江林親自布局,為來自家族內外的青年醫學工作者構建了既有利于團隊橫向拓展、也有利于人才縱向成長的優質平臺。 江林不僅是中醫骨傷名家,還是高水平團隊的培養者和學科帶頭人。數十年來,已經將“江氏正骨”團隊拓展到了家族之外,迄今已有145 人的正骨團隊。 被正式列入第4 代傳人的5位正骨醫生,不僅有江林家族成員,還有團隊引進的3 位杰出人才。 江林這位高水平學科帶頭人和一個高水平團隊的協同發展, 實現了位于社港小鎮的瀏陽市骨傷科醫院和“江氏正骨”的高質量發展。

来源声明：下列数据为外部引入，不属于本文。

===== src/rtl/tdp_pkg.sv =====
package tdp_pkg;
  typedef enum logic [1:0] {
    OP_READ  = 2'd0,
    OP_WRITE = 2'd1,
    OP_FLIP  = 2'd2,
    OP_READ2 = 2'd3
  } op_e;

  typedef enum logic [2:0] {
    S_INIT,
    S_IDLE,
    S_ACC,
    S_SWEEP,
    S_FIX,
    S_DONE
  } state_e;
endpackage


===== src/rtl/tdp_hcode.sv =====
module tdp_hcode #(
  parameter int DW = 64,
  parameter int PW = 8
) (
  input  logic [DW-1:0] data_i,
  output logic [PW-1:0] code_o
);
  localparam int TAPS = DW / PW;

  for (genvar p = 0; p < PW; p++) begin : g_bit
    logic [TAPS-1:0] taps;
    for (genvar k = 0; k < TAPS; k++) begin : g_tap
      assign taps[k] = data_i[p + k*PW];
    end
    assign code_o[p] = ^taps;
  end
endmodule


===== src/rtl/tdp_store.sv =====
module tdp_store #(
  parameter int WORDS = 16,
  parameter int RW    = 72,
  localparam int AW   = $clog2(WORDS)
) (
  input  logic          clk,
  input  logic          we,
  input  logic [AW-1:0] waddr,
  input  logic [RW-1:0] wrow,
  input  logic [AW-1:0] raddr,
  output logic [RW-1:0] rrow
);
  logic [RW-1:0] mem [WORDS];

  always_ff @(posedge clk) begin
    if (we) mem[waddr] <= wrow;
    rrow <= mem[raddr];
  end
endmodule


===== src/rtl/tdp_mem.sv =====
module tdp_mem
  import tdp_pkg::*;
#(
  parameter int WORDS = 16,
  parameter int DW    = 64,
  parameter int PW    = 8,
  localparam int RW   = DW + PW,
  localparam int AW   = $clog2(WORDS)
) (
  input  logic          clk,
  input  logic          rst,
  input  logic          req_valid,
  output logic          req_ready,
  input  logic [1:0]    req_op,
  input  logic [AW-1:0] req_addr,
  input  logic [DW-1:0] req_wdata,
  input  logic [RW-1:0] req_flip,
  output logic          rsp_valid,
  output logic [DW-1:0] rsp_data,
  output logic          err_detect,
  output logic          fix_busy,
  output logic          err_uncorr
);
  localparam logic [AW-1:0] LAST = AW'(WORDS - 1);

  state_e        state_q;
  op_e           op_q;
  logic [AW-1:0] addr_q, idx_q;
  logic [DW-1:0] wdata_q;
  logic [RW-1:0] mask_q, vrow_q, acc_q;
  logic          uncorr_q;

  logic          we;
  logic [AW-1:0] waddr, raddr;
  logic [RW-1:0] wrow, rd_row, new_row;
  logic [PW-1:0] rd_code, wr_code;
  logic          rd_bad;

  tdp_store #(.WORDS(WORDS), .RW(RW)) u_store (
    .clk(clk), .we(we), .waddr(waddr), .wrow(wrow),
    .raddr(raddr), .rrow(rd_row)
  );

  tdp_hcode #(.DW(DW), .PW(PW)) u_chk_rd (.data_i(rd_row[DW-1:0]), .code_o(rd_code));
  tdp_hcode #(.DW(DW), .PW(PW)) u_chk_wr (.data_i(wdata_q), .code_o(wr_code));

  assign rd_bad    = (rd_code != rd_row[RW-1:DW]);
  assign new_row   = {wr_code, wdata_q};
  assign req_ready = (state_q == S_IDLE);
  assign fix_busy  = (state_q == S_SWEEP) || (state_q == S_FIX) || (state_q == S_DONE);

  always_comb begin
    case (state_q)
      S_IDLE:  raddr = req_addr;
      S_SWEEP: raddr = idx_q + AW'(1);
      default: raddr = '0;
    endcase
  end

  always_comb begin
    we    = 1'b0;
    waddr = addr_q;
    wrow  = new_row;
    case (state_q)
      S_INIT: begin
        we    = 1'b1;
        waddr = idx_q;
        wrow  = '0;
      end
      S_ACC: begin
        if (op_q == OP_WRITE) begin
          we = 1'b1;
        end else if (op_q == OP_FLIP) begin
          we   = 1'b1;
          wrow = rd_row ^ mask_q;
        end
      end
      S_FIX: begin
        we   = !uncorr_q;
        wrow = acc_q;
      end
      default: ;
    endcase
  end

  always_ff @(posedge clk) begin
    if (rst) begin
      state_q    <= S_INIT;
      op_q       <= OP_READ;
      addr_q     <= '0;
      idx_q      <= '0;
      wdata_q    <= '0;
      mask_q     <= '0;
      vrow_q     <= '0;
      acc_q      <= '0;
      uncorr_q   <= 1'b0;
      rsp_valid  <= 1'b0;
      rsp_data   <= '0;
      err_detect <= 1'b0;
      err_uncorr <= 1'b0;
    end else begin
      rsp_valid  <= 1'b0;
      err_detect <= 1'b0;
      err_uncorr <= 1'b0;
      case (state_q)
        S_INIT: begin
          idx_q <= idx_q + AW'(1);
          if (idx_q == LAST) begin
            idx_q   <= '0;
            state_q <= S_IDLE;
          end
        end
        S_IDLE: begin
          if (req_valid) begin
            op_q    <= op_e'(req_op);
            addr_q  <= req_addr;
            wdata_q <= req_wdata;
            mask_q  <= req_flip;
            state_q <= S_ACC;
          end
        end
        S_ACC: begin
          state_q <= S_IDLE;
          if (op_q == OP_WRITE) begin
            vrow_q <= vrow_q ^ rd_row ^ new_row;
          end else if (op_q != OP_FLIP) begin
            if (rd_bad) begin
              err_detect <= 1'b1;
              acc_q      <= vrow_q;
              uncorr_q   <= 1'b0;
              idx_q      <= '0;
              state_q    <= S_SWEEP;
            end else begin
              rsp_valid <= 1'b1;
              rsp_data  <= rd_row[DW-1:0];
            end
          end
        end
        S_SWEEP: begin
          if (idx_q != addr_q) begin
            acc_q <= acc_q ^ rd_row;
            if (rd_bad) uncorr_q <= 1'b1;
          end
          idx_q <= idx_q + AW'(1);
          if (idx_q == LAST) begin
            idx_q   <= '0;
            state_q <= S_FIX;
          end
        end
        S_FIX: state_q <= S_DONE;
        S_DONE: begin
          rsp_valid  <= 1'b1;
          rsp_data   <= acc_q[DW-1:0];
          err_uncorr <= uncorr_q;
          state_q    <= S_IDLE;
        end
        default: state_q <= S_IDLE;
      endcase
    end
  end

  // every accepted operation stalls the next cycle
  p_accept_stalls_r2: assert property (@(posedge clk) disable iff (rst)
    (req_valid && req_ready) |=> !req_ready);

  // recovery begins exactly with a detection pulse
  p_detect_in_fix_r7: assert property (@(posedge clk) disable iff (rst)
    err_detect |-> fix_busy);
  p_fix_entry_r7: assert property (@(posedge clk) disable iff (rst)
    $rose(fix_busy) |-> err_detect);

  // the uncorrectable flag only travels with a response
  p_uncorr_with_rsp_r8: assert property (@(posedge clk) disable iff (rst)
    err_uncorr |-> rsp_valid);

  // a response always coincides with the return to idle
  p_rsp_when_idle_r5: assert property (@(posedge clk) disable iff (rst)
    rsp_valid |-> req_ready);
endmodule


===== config.mk =====
export PLATFORM = sky130hd
export DESIGN_NAME = tdp_mem
export DESIGN_NICKNAME = d
export VERILOG_FILES = /design/src/rtl/tdp_pkg.sv /design/src/rtl/tdp_hcode.sv /design/src/rtl/tdp_store.sv /design/src/rtl/tdp_mem.sv
export SDC_FILE = /design/constraint.sdc
export NUM_CORES = 2
export LEC_CHECK = 0
export BUFFER_PORTS_ARGS = -buffer_cell sky130_fd_sc_hd__clkbuf_2
export CAP_MARGIN = 0
export CORE_ASPECT_RATIO = 0.5
export CORE_UTILIZATION = 55
export DETAILED_ROUTE_END_ITERATION = 6
export PLACE_DENSITY = 0.72
export SYNTH_ARGS = -nofsm -noshare
export SYNTH_HDL_FRONTEND = slang
export SYNTH_SLANG_ARGS = --single-unit

===== constraint.sdc =====
create_clock -name clk -period 14.4 [get_ports clk]
set_input_delay 2.88 -clock clk [delete_from_list [all_inputs] [get_ports clk]]
set_output_delay 2.88 -clock clk [all_outputs]
set_load 0.1 [all_outputs]

==> results.yml <==
global_routing:
  first_global_vias: 42600
  grt_antenna_before_repair: 1
  grt_overflow: 0
  grt_max_degree: 226
  grt_pass1_wl_microns: 270000
  track_usage: 0.301
finish:
  regArea_sq_mm: 0.0433
  num-fill-cells: 8868
  layout_commonest_cell: "edfxtp_1"
  drive_gt1_frac: 0.0966
  areaGrowthSynthToFinish_pct: 10.5
  multi_input_area_sq_mm: 0.0207
  layout.nets: 5616
  fin_area_sq_mm: 0.0726
  final_cell_mix: "1,152 x edfxtp_1, 940 x nand2_1, 433 x dfxtp_1, 362 x a21oi_1, 360 x a211oi_1"
floorplanning:
  die_area_sq_mm: 0.121
  ioPinCount: 214
  row_count: 89
  die_y_microns: 246
  die_w_microns: 491
  core_sq_mm: 0.118
  initial_core_util: 0.556
drt:
  wirelength_microns: 186000
  wl_per_cell_microns: 25.9
  num_vias: 45900
  dr.pass1.iters: 6
  drc_errors: 0
  postRouteAntennaNets: 0
  viasPerCell: 6.40
  first_iter_violations: 6057
placement:
  gp_congestion: 0.869
  place_area_sq_mm: 0.0677
  io_buffers: 213
  hpwl_microns: 101000
  dp_slack_ps: 7590
clock_tree:
  cts_buffer_depth: 3
  cts_buffers: 139
  cts_setup_buffers: 0
  htreeDepth: 4
  tritoncts: "yes"
  cts.sinks: 1585
  holdBufCountCts: 0
  worstSkewPairLatency_ps: 770
  ctsResizeCount: 0
  cts-root-buf: "clkbuf_16"
  path_clk_slew_ps: 70
setup_path:
  crit_arrival_ps: 3470
  criticalPathCategory: "flop to output port"
  reg2reg_slack_ps: 8960
  reg2reg_depth: 10
  start_kind: "flop"
  crit_path_end_kind: "output port"
  r2r_end: "u_store.rrow[15]"
  critPathRequiredTime_ps: 11520
  cp_max_fo: 75
  r2r-start: "state_q[1]"
synthesis:
  ys_seq_area_frac: 0.659
  synth_nets: 5680
  synthArstFlopShare: 0
  synth-seq-cells: 1585
  syn_area_sq_mm: 0.0657
  synth_edf_count: 1152
  yosys_warnings: 0
  syn_inst: 5532
  yosys_most_used_dff: "edfxtp_1"
  synth.distinct_cells: 47
  syn_avg_cell_area_sq_um: 11.9
run:
  maxCapViolCount: 0
timing:
  rsz0062_at_grt: "no"
  fmax_mhz: 157
  worstMarginPinSlew_ps: 1250
  fin_tns_setup_ps: 0
  finalCriticalPeriod_ps: 6350
  hold_viol_final: 0
  slew_headroom: 0.167
  min_period_over_period: 0.441
  slew_violations: 0
  fin_ws_ps: 8050
  skew_ps: 22.6
  finalSetupViolations: 0
min_path:
  whs_path_depth: 2
  min-delay-start: "mask_q[49]"
  hold_path.class: "flop to flop"
  min_to: "mask_q[49]"
run_status:
  status: "complete, no violations"
pwr:
  irDropWorstVdd_v: 0.000133
  leakagePower_uw: 0.0237
  power.density_mw_per_mm2: 130
  power_uw: 9430
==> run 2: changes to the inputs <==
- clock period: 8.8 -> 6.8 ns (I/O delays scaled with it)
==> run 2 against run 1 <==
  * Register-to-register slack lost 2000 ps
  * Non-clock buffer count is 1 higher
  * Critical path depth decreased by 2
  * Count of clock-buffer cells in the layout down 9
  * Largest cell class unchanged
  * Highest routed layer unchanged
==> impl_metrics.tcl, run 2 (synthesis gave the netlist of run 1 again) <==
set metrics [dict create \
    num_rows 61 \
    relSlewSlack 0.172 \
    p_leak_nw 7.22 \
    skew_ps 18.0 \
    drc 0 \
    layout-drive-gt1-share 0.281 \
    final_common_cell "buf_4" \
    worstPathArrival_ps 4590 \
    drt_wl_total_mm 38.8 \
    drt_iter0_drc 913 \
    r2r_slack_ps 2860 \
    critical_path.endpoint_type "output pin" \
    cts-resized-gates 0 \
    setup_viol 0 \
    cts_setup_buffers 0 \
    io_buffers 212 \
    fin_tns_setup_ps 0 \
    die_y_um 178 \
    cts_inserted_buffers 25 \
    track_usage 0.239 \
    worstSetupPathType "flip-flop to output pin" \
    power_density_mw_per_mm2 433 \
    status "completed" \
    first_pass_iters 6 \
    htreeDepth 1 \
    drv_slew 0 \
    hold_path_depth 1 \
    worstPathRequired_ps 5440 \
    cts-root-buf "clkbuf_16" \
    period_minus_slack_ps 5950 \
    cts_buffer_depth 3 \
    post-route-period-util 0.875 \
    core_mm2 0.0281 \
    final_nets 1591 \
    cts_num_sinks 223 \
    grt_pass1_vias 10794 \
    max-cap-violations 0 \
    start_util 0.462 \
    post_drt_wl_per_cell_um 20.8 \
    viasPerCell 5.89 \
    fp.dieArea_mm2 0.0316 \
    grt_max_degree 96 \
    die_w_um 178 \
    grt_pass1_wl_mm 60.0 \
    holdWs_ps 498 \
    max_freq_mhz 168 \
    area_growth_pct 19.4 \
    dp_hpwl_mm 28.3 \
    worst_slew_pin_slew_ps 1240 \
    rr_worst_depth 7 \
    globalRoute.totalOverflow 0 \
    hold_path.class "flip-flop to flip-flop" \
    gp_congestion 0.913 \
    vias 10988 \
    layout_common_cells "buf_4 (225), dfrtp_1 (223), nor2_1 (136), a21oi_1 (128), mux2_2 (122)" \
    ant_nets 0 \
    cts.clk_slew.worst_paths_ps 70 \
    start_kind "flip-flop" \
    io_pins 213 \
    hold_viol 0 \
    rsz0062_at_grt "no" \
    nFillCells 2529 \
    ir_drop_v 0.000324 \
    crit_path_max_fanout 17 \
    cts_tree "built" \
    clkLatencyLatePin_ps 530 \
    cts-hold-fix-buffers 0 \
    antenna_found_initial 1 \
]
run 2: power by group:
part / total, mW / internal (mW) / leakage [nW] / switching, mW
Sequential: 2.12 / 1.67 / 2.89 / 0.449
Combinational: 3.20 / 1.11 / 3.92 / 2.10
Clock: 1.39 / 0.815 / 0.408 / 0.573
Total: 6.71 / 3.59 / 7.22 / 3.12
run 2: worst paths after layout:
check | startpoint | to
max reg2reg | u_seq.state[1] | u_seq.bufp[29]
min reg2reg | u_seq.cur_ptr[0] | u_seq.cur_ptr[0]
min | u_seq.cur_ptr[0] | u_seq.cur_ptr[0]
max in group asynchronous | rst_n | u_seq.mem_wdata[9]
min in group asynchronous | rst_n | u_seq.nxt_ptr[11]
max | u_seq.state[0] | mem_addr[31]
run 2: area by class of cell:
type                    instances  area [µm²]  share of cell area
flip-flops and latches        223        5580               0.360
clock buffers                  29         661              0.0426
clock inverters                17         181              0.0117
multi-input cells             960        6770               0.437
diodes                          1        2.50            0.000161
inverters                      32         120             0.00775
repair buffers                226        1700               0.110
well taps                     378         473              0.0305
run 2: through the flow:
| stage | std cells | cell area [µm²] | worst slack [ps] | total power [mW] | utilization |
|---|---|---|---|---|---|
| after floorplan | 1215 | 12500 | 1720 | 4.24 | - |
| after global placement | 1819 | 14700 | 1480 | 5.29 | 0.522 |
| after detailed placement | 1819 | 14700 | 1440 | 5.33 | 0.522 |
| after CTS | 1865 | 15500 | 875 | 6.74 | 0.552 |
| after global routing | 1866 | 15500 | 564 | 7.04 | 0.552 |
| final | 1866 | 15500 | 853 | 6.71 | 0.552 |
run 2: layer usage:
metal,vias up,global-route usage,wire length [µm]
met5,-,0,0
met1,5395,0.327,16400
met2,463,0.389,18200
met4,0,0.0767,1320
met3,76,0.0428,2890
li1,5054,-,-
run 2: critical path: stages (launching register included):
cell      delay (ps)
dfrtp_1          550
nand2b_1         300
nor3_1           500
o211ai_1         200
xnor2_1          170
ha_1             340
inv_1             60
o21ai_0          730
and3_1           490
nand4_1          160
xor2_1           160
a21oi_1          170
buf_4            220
File: src/rtl/uart_rx_tick.sv
// Module: oversample tick divider.
// Emits a one-cycle pulse every CLK_HZ/(BAUD*OVS) clocks while enabled.
// Assumes: CLK_HZ >= BAUD*OVS; a quotient below 1 is raised to 1 (tick every clock).
module uart_rx_tick #(
    parameter int CLK_HZ = 50_000_000,
    parameter int BAUD   = 115_200,
    parameter int OVS    = 16
) (
    input  logic clk,
    input  logic rst_n,
    input  logic en,
    output logic tick
);
    localparam int DIV_RAW = CLK_HZ / (BAUD * OVS);
    localparam int DIV     = (DIV_RAW < 1) ? 1 : DIV_RAW;
    localparam int CW      = (DIV > 1) ? $clog2(DIV) : 1;

    generate
        if (DIV == 1) begin : g_every_clk
            assign tick = en;
        end else begin : g_counter
            logic [CW-1:0] cnt;

            // Count clocks between ticks; held at zero while disabled.
            always_ff @(posedge clk) begin
                if (!rst_n || !en)
                    cnt <= '0;
                else if (cnt == CW'(DIV - 1))
                    cnt <= '0;
                else
                    cnt <= cnt + 1'b1;
            end

            assign tick = en && (cnt == CW'(DIV - 1));


            div_range_chk: assert property (@(posedge clk) disable iff (!rst_n)
                cnt <= CW'(DIV - 1));

            tick_gap_chk: assert property (@(posedge clk) disable iff (!rst_n)
                tick |=> !tick);
        end
    endgenerate

endmodule

File: src/rtl/uart_rx_sync.sv
// Module: multi-flop synchronizer for the asynchronous serial line.
// Assumes: the line idles high, so the flops reset to one.
module uart_rx_sync #(
    parameter int STAGES = 2
) (
    input  logic clk,
    input  logic rst_n,
    input  logic din,
    output logic dout
);
    logic [STAGES-1:0] pipe;

    // Shift the raw line through the synchronizer chain.
    always_ff @(posedge clk) begin
        if (!rst_n)
            pipe <= '1;
        else
            pipe <= {pipe[STAGES-2:0], din};
    end

    assign dout = pipe[STAGES-1];

endmodule
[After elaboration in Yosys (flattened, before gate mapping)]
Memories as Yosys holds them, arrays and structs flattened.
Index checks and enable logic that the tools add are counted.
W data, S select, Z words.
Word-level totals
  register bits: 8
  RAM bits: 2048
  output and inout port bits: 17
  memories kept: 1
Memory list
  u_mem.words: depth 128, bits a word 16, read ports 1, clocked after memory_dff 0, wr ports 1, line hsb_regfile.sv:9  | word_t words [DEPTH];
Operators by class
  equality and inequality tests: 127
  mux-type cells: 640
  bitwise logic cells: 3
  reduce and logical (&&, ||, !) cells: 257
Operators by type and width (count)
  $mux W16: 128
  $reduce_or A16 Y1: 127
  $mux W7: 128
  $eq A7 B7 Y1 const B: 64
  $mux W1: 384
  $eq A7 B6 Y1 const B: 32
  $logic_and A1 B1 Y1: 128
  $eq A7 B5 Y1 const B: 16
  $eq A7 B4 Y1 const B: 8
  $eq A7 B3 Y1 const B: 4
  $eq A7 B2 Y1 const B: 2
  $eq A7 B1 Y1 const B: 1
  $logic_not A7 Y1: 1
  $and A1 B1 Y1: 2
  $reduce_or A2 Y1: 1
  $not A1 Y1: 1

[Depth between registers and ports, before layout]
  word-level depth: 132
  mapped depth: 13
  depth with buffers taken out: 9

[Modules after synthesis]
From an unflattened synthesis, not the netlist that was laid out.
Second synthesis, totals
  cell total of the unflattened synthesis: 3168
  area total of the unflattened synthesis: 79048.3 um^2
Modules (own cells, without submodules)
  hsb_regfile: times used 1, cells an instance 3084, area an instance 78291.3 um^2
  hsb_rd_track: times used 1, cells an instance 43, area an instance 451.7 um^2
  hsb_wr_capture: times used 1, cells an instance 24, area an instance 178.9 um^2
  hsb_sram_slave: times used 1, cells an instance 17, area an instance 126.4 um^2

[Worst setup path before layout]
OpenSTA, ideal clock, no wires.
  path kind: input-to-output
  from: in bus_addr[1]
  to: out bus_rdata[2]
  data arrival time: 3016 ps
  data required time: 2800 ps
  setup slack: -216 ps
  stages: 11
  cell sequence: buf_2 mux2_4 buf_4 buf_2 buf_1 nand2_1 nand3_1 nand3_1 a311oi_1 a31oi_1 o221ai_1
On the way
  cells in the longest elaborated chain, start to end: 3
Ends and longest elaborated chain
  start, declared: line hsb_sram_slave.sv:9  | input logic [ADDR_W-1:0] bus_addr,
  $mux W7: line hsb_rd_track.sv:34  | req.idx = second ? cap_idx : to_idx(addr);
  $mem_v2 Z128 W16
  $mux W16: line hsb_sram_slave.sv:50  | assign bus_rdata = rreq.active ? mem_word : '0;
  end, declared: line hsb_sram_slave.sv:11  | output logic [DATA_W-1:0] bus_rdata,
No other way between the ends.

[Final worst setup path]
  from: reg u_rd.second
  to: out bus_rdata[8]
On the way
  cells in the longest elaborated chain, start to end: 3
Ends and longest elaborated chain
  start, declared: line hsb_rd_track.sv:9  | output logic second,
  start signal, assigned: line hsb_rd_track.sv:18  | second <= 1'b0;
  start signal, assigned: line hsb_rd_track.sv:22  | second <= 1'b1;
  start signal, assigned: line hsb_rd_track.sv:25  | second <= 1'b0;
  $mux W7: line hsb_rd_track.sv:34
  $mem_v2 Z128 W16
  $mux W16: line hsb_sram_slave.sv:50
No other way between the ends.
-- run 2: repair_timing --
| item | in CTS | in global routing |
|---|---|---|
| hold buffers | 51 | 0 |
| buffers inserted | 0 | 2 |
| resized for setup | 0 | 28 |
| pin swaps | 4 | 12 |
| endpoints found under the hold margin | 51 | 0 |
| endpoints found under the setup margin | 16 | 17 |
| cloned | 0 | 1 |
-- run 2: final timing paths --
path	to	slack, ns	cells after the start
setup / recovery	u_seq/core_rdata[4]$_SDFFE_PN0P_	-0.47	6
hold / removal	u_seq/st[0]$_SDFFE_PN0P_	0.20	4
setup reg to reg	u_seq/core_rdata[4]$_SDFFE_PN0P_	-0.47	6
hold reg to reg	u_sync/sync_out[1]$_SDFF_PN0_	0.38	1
### src/rtl/sdr_seq_pkg.sv
package sdr_seq_pkg;

  typedef enum logic [1:0] {
    CMD_NOP           = 2'd0,
    CMD_PRECHARGE_ALL = 2'd1,
    CMD_AUTO_REFRESH  = 2'd2,
    CMD_MODE_SET      = 2'd3
  } sdrCmd_t;

  // which spacing the shared gap counter is loaded with
  typedef enum logic [1:0] {
    GAP_TRP = 2'd0,
    GAP_TRC = 2'd1,
    GAP_MRD = 2'd2
  } gapSel_t;

  // strobes from control to the timer datapath
  typedef struct packed {
    logic    loadGap;
    gapSel_t gapSel;
    logic    runGap;
    logic    bumpInitRef;
    logic    startRefi;
    logic    takeRefresh;
  } seqStrobe_t;

  // time in units of 1/unitsPerUs microseconds -> clocks, rounded up
  function automatic int unsigned ceilCycles(int unsigned timeVal,
                                             int unsigned perUs,
                                             int unsigned unitsPerUs);
    return (timeVal * perUs + unitsPerUs - 1) / unitsPerUs;
  endfunction

  // a spacing below two clocks is not representable by the wait states
  function automatic int unsigned atLeastTwo(int unsigned v);
    return (v < 2) ? 2 : v;
  endfunction

endpackage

上百位來自全國各地的青年醫學人才,愿意追隨江林扎根小鎮,從事鄉村醫療,學習江林的高尚醫德與精湛醫術,這對于瀏陽市骨傷科醫院和“江氏正骨”可持續發展與高質量發展的意義是重要的。青年醫學人才進入醫院之后,江林的診室對患者和家屬是開放的,對弟子們也是開放的。 弟子們只要有時間,隨時可以觀摩學習。江林對于正骨團隊的青年人才的培養,真正實現了有教無類。弟子們追隨江林可以學到真醫術,能夠獲得真成長,并且每天可以為患者健康提供服務,收獲患者和家屬真誠的贊美和感謝,很有職業的成就感。
江林還鼓勵青年醫學人才出去學習、培訓,積極為弟子的醫術精進搭建平臺,胸懷開闊,相信把他們送出去,也回得來。 一般而言,鄉村醫療人才的流失是全國范圍內存在的普遍現象。 據《2018 年我國衛生健康事業發展統計公報》數據顯示,全國“鄉村醫生和衛生員從2017 年的96.9 萬人減至2018 年的90.7 萬人”[17]。江林及其團隊需要通過創新式管理才能吸引、留住青年醫學人才。 據2021 年5 月27 日《瀏陽日報》報道,每年慕名到瀏陽市骨傷科醫院找江林率領的正骨團隊接受治療的患者達30 萬人次,九成患者來自外地[6]。 患者中90%以上來自瀏陽市之外的地區,甚至有大量來自江西、湖北、北京等外省的患者,不乏陳舊性骨折已有畸形或前期在外院治療失敗的轉診患者。 數量如此龐大的患者,僅僅只靠江林和其家族成員是不可能完成治療的。江林培養并帶領上百人的江氏正骨團隊,為慕名而來的大量患者提供充足的、高水平的醫療服務。 團隊成員都有較為精湛的正骨手法,并能熟練使用醫院配備的輔助治療的自制器械與內、外用方劑來提高療效。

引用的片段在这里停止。